Most of the neurons in the mammalian brain do not proliferate in the mature brain. However, few neurons are thought to be produced during our lifetime within specific niche regions, in a process termed neurogenesis. One such region is the dentate gyrus (DG) of the hippocampus. We have previously shown that knocking out the eukaryotic elongation factor 2 (eEF2) kinase (eEF2K; or CaMKIII) in mice, leads to increased expression of a specific set of proteins as well as neurogenesis in the DG. Importantly, eEF2 is the only known substrate of eEF2K at Thr-56, whereas phosphorylation at this site inhibits eEF2 activity and rate of mRNA translation elongation. In addition, better context discrimination was detected at the behavioral level. So far, research has consistently shown that neurogenesis induction prior to learning improves it. However, mixed results have been reported when neurogenesis is induced post learning.
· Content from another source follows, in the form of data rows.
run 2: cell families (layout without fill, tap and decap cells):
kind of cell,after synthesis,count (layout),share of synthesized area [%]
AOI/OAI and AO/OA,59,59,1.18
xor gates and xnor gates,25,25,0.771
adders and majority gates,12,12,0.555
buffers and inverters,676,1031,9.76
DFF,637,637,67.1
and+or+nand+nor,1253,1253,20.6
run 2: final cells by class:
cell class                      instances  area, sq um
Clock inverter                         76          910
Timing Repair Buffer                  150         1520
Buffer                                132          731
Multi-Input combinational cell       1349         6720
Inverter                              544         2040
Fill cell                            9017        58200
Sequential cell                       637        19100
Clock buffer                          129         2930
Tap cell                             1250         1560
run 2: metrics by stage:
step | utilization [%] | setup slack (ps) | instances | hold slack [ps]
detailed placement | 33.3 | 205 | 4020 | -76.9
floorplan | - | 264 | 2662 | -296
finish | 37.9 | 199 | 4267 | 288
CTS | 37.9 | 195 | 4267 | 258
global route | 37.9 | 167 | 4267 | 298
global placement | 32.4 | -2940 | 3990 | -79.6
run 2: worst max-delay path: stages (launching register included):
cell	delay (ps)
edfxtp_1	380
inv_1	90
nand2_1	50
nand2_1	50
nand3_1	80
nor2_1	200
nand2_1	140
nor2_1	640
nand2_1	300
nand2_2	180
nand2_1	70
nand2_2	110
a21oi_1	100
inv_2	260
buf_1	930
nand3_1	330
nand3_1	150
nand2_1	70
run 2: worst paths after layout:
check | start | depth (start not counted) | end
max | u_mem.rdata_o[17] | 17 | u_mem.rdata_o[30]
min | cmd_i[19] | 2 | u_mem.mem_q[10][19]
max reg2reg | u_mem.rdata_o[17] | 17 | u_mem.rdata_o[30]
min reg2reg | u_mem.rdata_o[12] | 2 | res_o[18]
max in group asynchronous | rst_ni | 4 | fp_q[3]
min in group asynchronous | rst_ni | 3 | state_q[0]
[src/hw/rtl/blt_pkg.sv]
package blt_pkg;

	localparam int CNT_W = 6;
	localparam logic [CNT_W-1:0] TOKEN_MAX = 6'd32;

	localparam int MAX_RES = 3;
	localparam int RES_N_W = 2;

	localparam int QDEPTH = 4;
	localparam int QPTR_W = $clog2(QDEPTH);
	localparam int QCNT_W = $clog2(QDEPTH + 1);

	localparam logic [7:0] CH_LESS    = 8'h3C;
	localparam logic [7:0] CH_GREATER = 8'h3E;
	localparam logic [7:0] CH_EQUAL   = 8'h3D;
	localparam logic [7:0] CH_DQUOTE  = 8'h22;
	localparam logic [7:0] CH_APOS    = 8'h27;
	localparam logic [7:0] CH_UNDER   = 8'h5F;
	localparam logic [7:0] CH_DOT     = 8'h2E;
	localparam logic [7:0] CH_SPACE   = 8'h20;
	localparam logic [7:0] CH_TAB     = 8'h09;
	localparam logic [7:0] CH_NUL     = 8'h00;

	localparam logic KIND_CHAR = 1'b0;
	localparam logic KIND_END  = 1'b1;

	localparam logic [1:0] HELD_NONE    = 2'd0;
	localparam logic [1:0] HELD_LESS    = 2'd1;
	localparam logic [1:0] HELD_GREATER = 2'd2;

	typedef struct packed {
		logic       kind;
		logic [7:0] ch;
	} item_t;

	// all results raised by one input word
	typedef struct packed {
		logic [RES_N_W-1:0]      n;
		item_t [MAX_RES-1:0]     items;
	} bundle_t;

endpackage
In my thesis, I induced neurogenesis in the DG of mice using eEF2K KO floxed mice, both before and after learning, and found better context discrimination and higher neurogenesis levels. These results suggest that enhanced neurogenesis one month following learning does not interfere with retrieving contextual memories that were previously acquired. Furthermore, enhancing eEF2 activity is beneficial for both learning and retrieval, and thus can be a valid target for the treatment of dementia and cognitive deterioration associated with age.